Read today's Washington Post article on Iran's "sophisticated drawings of a deep subterranean shaft...designed for an underground atomic test that might one day announce Tehran's arrival as a nuclear power."
Scary, huh?
Now read it again, carefully.
First, if they are so sure, why is no-one willing to put their name to this? It's all "anonymous sources" stuff. Well that one's easy. It's because they aren't sure at all or already know it's a hoax but are putting it around the media in the comfortable knowledge that it will soon become part of the myth about "slam dunk intelligence" on Iran that "everyone knows".
Second, all the information on this and other "shocking revelations" released over the last year and more have come from a single laptop which was provided by "an Iranian opposition group" - which in BushSpeak means the utterly nutterly Mujahedeen e-Kalqh.
I ask you, what's the chance of even a top Iranian scientist having information on adapting missiles, building a nuclear test site and uranium refining when standard security precautions would suggest compartmentalizing it?
Now what's the chance of this hypothetical scientist being allowed to keep all that information on a laptop which can be pinched by some liberty-loving second storey man, then given to another freedom-loving Iranian who then "walks in" on U.S. spooks and hands the whole thing over? All Iran's nuclear secrets just there for the asking, like Hagrid being handed a dragon's egg by a stranger down the pub.

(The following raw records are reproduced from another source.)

File: design.v
module Decoder(
    instr_op_i,
  	RegWrite_o,
  	ALU_op_o,
  	ALUSrc_o,
  	RegDst_o,
  	Branch_o,
    Jump_o,
    MemToReg_o,
    BranchType_o,
    MemRead_o,
    MemWrite_o
  	);
    input  [6-1:0] instr_op_i;
    output         RegWrite_o;
    output [3-1:0] ALU_op_o;
    output         ALUSrc_o;
    output [3-1:0] RegDst_o;
    output         Branch_o;
    output         Jump_o;
    output [1:0]   MemToReg_o;
    output [1:0]   BranchType_o;
    output         MemRead_o;
    output         MemWrite_o;
    reg    [3-1:0] ALU_op_o;
    reg            ALUSrc_o;
    reg            RegWrite_o;
    reg    [3-1:0] RegDst_o;
    reg            Branch_o;
	 reg            Jump_o;
	 reg 	  [1:0]   MemToReg_o;
    reg    [1:0]   BranchType_o;
    reg            MemRead_o;
    reg            MemWrite_o;
    always @ ( * ) begin
        if (instr_op_i == 6'b000000) begin       
            ALU_op_o    = 3'b010;
            ALUSrc_o    = 0;
            RegWrite_o  = 1;
            RegDst_o    = 2'b01;
            Branch_o    = 0;
            Jump_o      = 1;
            MemToReg_o  = 2'b00;
            BranchType_o= 2'b00;
            MemRead_o   = 0;
            MemWrite_o  = 0;
        end
        else if (instr_op_i == 6'b100011) begin  
            ALU_op_o    = 3'b000;
            ALUSrc_o    = 1;
            RegWrite_o  = 1;
            RegDst_o    = 2'b00;
            Branch_o    = 0;
            Jump_o      = 1;
            MemToReg_o  = 2'b01;
            BranchType_o= 2'b00;
            MemRead_o   = 1;
            MemWrite_o  = 0;
        end
        else if(instr_op_i == 6'b101011)begin   
            ALU_op_o    = 3'b000;
            ALUSrc_o    = 1;
            RegWrite_o  = 0;
            RegDst_o    = 2'b00;
            Branch_o    = 0;
            Jump_o      = 1;
            MemToReg_o  = 2'b00;
            BranchType_o= 2'b00;
            MemRead_o   = 0;
            MemWrite_o  = 1;
        end
        else if(instr_op_i == 6'b000100)begin     
            ALU_op_o    = 3'b001;
            ALUSrc_o    = 0;
            RegWrite_o  = 0;
            RegDst_o    = 2'b00;
            Branch_o    = 1;
            Jump_o      = 1;
            MemToReg_o  = 2'b00;
            BranchType_o= 2'b00;
            MemRead_o   = 0;
            MemWrite_o  = 0;
        end
        else if(instr_op_i == 6'b000111)begin     
            ALU_op_o    = 3'b001;
            ALUSrc_o    = 0;
            RegWrite_o  = 0;
            RegDst_o    = 2'b00;
            Branch_o    = 1;
            Jump_o      = 1;
            MemToReg_o  = 2'b00;
            BranchType_o= 2'b01;
            MemRead_o   = 0;
            MemWrite_o  = 0;
        end
        else if(instr_op_i == 6'b000110)begin     
            ALU_op_o    = 3'b001;
            ALUSrc_o    = 0;
            RegWrite_o  = 0;
            RegDst_o    = 2'b00;
            Branch_o    = 1;
            Jump_o      = 1;
            MemToReg_o  = 2'b00;
            BranchType_o= 2'b10;
            MemRead_o   = 0;
            MemWrite_o  = 0;
        end
        else if(instr_op_i == 6'b000101)begin     
            ALU_op_o    = 3'b001;
            ALUSrc_o    = 0;
            RegWrite_o  = 0;
            RegDst_o    = 2'b00;
            Branch_o    = 1;
            Jump_o      = 1;
            MemToReg_o  = 2'b00;
            BranchType_o= 2'b11;
            MemRead_o   = 0;
            MemWrite_o  = 0;
        end
		  else if(instr_op_i == 6'b001000)begin     
            ALU_op_o    = 3'b000;
            ALUSrc_o    = 1;
            RegWrite_o  = 1;
            RegDst_o    = 2'b00;
            Branch_o    = 0;
            Jump_o      = 1;
            MemToReg_o  = 2'b00;
            BranchType_o= 2'b00;
            MemRead_o   = 0;
            MemWrite_o  = 0;
        end
		  else if(instr_op_i == 6'b001111)begin     
            ALU_op_o    = 3'b011;
            ALUSrc_o    = 1;
            RegWrite_o  = 1;
            RegDst_o    = 2'b00;
            Branch_o    = 0;
            Jump_o      = 1;
            MemToReg_o  = 2'b00;
            BranchType_o= 2'b00;
            MemRead_o   = 0;
            MemWrite_o  = 0;
        end
		  else if(instr_op_i == 6'b001101)begin     
            ALU_op_o    = 3'b100;
            ALUSrc_o    = 1;
            RegWrite_o  = 1;
            RegDst_o    = 2'b00;
            Branch_o    = 0;
            Jump_o      = 1;
            MemToReg_o  = 2'b00;
            BranchType_o= 2'b00;
            MemRead_o   = 0;
            MemWrite_o  = 0;
        end
		  else if(instr_op_i == 6'b000101)begin     
            ALU_op_o    = 3'b101;
            ALUSrc_o    = 0;
            RegWrite_o  = 0;
            RegDst_o    = 2'b00;
            Branch_o    = 1;
            Jump_o      = 1;
            MemToReg_o  = 2'b00;
            BranchType_o= 2'b00;
            MemRead_o   = 0;
            MemWrite_o  = 0;
        end
      else if(instr_op_i == 6'b000010)begin     
            ALU_op_o    = 3'bxxx;
            ALUSrc_o    = 0;
            RegWrite_o  = 0;
            RegDst_o    = 2'b00;
            Branch_o    = 0;
            Jump_o      = 0;
            MemToReg_o  = 2'b00;
            BranchType_o= 2'b00;
            MemRead_o   = 0;
            MemWrite_o  = 0;
        end
      else if(instr_op_i == 6'b000011)begin     
            ALU_op_o    = 3'bxxx;
            ALUSrc_o    = 0;
            RegWrite_o  = 1;
            RegDst_o    = 2'b10;               
            Branch_o    = 0;
            Jump_o      = 0;
            MemToReg_o  = 2'b11;               
            BranchType_o= 2'b00;
            MemRead_o   = 0;
            MemWrite_o  = 0;
        end
      else if(instr_op_i == 6'b001111)begin     
              ALU_op_o    = 3'bxxx;
              ALUSrc_o    = 0;
              RegWrite_o  = 1;
              RegDst_o    = 2'b00;
              Branch_o    = 0;
              Jump_o      = 1;
              MemToReg_o  = 2'b10;
              BranchType_o= 2'b00;
              MemRead_o   = 0;
              MemWrite_o  = 0;
          end
        else begin
            ALU_op_o  = 3'bxxx;
            ALUSrc_o  = 1'bx;
            RegWrite_o= 1'bx;
            RegDst_o  = 1'bx;
            Branch_o  = 1'bx;
        end
    end
endmodule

Think Iranian security is that dumb? Think they've never even read a Tom Clancy or LeCarre book?
I didn't think so.
(That's just the most basic of the problems with this so-called intelligence. The Next Hurrah blog has a whole lot more.)
The laptop and the information it holds is a clear hoax. Whether the hoax is being perpetrated by the MeK and U.S. spooks are just too willing to believe or whether it was made up from whole cloth in Virginia will doubtless be discovered after the Iran War.